## About this task
Using the line that has "antenna_found_initial: 1" as the starting point, print each line to the end of the material below word for word. Add no other lines.

### Provided material

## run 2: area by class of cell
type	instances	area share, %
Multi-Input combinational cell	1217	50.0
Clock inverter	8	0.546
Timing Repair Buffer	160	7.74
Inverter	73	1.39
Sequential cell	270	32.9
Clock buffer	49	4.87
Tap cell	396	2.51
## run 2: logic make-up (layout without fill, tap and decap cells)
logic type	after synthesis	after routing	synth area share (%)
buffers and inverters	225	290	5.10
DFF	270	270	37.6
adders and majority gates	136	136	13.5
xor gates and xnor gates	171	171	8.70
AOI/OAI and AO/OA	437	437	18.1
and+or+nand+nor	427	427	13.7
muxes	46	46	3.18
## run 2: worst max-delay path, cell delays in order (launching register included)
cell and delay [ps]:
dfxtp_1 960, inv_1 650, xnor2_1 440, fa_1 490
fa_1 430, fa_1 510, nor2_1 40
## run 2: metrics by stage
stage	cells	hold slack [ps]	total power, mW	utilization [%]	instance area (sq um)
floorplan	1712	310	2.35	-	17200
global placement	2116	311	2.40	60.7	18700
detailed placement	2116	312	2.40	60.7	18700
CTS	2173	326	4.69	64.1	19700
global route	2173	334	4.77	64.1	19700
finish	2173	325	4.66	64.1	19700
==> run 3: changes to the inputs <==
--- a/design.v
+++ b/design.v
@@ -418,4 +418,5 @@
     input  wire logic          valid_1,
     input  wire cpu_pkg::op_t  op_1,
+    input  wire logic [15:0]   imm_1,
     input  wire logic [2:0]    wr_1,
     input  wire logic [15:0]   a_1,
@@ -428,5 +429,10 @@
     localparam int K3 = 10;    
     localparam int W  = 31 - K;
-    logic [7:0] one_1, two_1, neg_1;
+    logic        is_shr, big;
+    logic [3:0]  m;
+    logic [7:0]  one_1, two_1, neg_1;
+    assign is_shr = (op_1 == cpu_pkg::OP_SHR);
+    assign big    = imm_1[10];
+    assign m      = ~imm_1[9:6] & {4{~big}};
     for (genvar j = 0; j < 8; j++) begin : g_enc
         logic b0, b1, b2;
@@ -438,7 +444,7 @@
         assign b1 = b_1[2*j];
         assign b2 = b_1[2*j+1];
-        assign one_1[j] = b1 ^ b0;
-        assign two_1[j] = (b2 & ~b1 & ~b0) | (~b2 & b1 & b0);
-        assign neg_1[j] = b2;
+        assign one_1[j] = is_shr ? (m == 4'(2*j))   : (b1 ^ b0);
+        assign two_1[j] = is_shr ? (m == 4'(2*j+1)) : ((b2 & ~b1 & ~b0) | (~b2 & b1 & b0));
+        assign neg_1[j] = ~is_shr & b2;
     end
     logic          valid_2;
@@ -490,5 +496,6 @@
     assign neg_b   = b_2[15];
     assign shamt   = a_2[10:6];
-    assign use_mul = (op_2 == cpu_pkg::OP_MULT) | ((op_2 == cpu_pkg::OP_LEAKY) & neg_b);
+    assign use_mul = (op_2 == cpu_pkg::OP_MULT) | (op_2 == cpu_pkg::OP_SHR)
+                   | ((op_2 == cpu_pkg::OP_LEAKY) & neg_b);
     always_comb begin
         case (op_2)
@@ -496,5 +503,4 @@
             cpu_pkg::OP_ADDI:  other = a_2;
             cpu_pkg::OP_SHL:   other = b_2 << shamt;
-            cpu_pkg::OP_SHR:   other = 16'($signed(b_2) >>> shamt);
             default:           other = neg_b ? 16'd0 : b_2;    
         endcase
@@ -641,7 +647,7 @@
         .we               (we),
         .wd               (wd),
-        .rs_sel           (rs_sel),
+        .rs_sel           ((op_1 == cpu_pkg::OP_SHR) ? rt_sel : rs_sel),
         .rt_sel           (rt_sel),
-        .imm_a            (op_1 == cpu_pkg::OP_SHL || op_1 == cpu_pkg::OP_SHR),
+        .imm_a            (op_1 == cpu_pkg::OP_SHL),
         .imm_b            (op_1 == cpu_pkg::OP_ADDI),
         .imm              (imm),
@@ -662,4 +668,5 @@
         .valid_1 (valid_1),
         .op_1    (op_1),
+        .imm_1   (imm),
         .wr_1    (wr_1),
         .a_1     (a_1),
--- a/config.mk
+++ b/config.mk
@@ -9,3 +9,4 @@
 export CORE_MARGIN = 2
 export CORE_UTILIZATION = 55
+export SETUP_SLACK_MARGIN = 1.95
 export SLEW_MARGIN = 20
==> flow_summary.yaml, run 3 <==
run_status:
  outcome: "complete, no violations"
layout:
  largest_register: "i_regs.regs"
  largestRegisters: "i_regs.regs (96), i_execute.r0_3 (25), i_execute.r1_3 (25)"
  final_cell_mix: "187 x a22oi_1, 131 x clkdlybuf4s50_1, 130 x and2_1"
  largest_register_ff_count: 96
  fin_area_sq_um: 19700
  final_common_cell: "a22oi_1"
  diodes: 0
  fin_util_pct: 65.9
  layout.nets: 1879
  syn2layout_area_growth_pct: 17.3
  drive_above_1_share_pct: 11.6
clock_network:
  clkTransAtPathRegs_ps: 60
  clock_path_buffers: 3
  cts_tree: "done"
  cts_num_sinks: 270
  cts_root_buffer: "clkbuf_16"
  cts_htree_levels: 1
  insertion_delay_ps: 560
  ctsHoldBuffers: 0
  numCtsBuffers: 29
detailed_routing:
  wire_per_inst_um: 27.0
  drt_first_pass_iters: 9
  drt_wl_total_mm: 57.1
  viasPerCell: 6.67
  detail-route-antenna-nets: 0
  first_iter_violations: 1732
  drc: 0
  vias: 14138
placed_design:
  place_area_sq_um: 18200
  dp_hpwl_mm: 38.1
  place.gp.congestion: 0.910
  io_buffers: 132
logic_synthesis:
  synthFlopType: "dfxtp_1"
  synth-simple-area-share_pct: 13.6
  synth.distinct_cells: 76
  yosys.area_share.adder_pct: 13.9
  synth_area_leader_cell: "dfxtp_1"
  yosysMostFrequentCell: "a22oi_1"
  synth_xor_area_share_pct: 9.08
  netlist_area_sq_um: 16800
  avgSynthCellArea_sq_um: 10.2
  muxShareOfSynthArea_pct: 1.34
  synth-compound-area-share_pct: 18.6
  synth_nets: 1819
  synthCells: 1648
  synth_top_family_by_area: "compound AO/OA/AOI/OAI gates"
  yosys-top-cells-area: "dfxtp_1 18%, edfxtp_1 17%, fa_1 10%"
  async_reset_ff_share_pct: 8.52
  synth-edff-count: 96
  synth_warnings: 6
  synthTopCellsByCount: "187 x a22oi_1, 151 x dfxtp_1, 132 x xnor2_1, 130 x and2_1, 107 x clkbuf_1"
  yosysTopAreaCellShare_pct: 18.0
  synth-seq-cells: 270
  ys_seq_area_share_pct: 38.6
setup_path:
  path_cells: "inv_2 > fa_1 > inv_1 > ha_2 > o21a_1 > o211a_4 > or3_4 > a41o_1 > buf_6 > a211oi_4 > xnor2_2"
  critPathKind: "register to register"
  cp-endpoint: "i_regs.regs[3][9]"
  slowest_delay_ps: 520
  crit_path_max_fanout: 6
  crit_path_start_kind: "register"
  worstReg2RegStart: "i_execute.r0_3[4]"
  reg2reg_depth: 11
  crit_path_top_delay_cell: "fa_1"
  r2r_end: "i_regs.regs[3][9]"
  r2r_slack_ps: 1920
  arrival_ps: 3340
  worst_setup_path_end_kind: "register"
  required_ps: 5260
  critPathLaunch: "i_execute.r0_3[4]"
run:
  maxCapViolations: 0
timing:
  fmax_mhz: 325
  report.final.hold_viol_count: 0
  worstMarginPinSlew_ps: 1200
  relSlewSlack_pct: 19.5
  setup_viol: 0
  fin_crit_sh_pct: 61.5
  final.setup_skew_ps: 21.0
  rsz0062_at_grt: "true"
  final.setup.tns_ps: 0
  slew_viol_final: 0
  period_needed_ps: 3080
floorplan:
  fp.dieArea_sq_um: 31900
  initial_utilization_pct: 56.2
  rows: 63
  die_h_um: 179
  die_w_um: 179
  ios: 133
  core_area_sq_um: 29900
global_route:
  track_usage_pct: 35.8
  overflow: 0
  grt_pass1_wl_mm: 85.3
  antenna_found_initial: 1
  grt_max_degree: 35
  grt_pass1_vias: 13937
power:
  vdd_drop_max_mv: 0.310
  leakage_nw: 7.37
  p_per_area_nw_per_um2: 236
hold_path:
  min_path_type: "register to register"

######

## Written response
  antenna_found_initial: 1
  grt_max_degree: 35
  grt_pass1_vias: 13937
power:
  vdd_drop_max_mv: 0.310
  leakage_nw: 7.37
  p_per_area_nw_per_um2: 236
hold_path:
  min_path_type: "register to register"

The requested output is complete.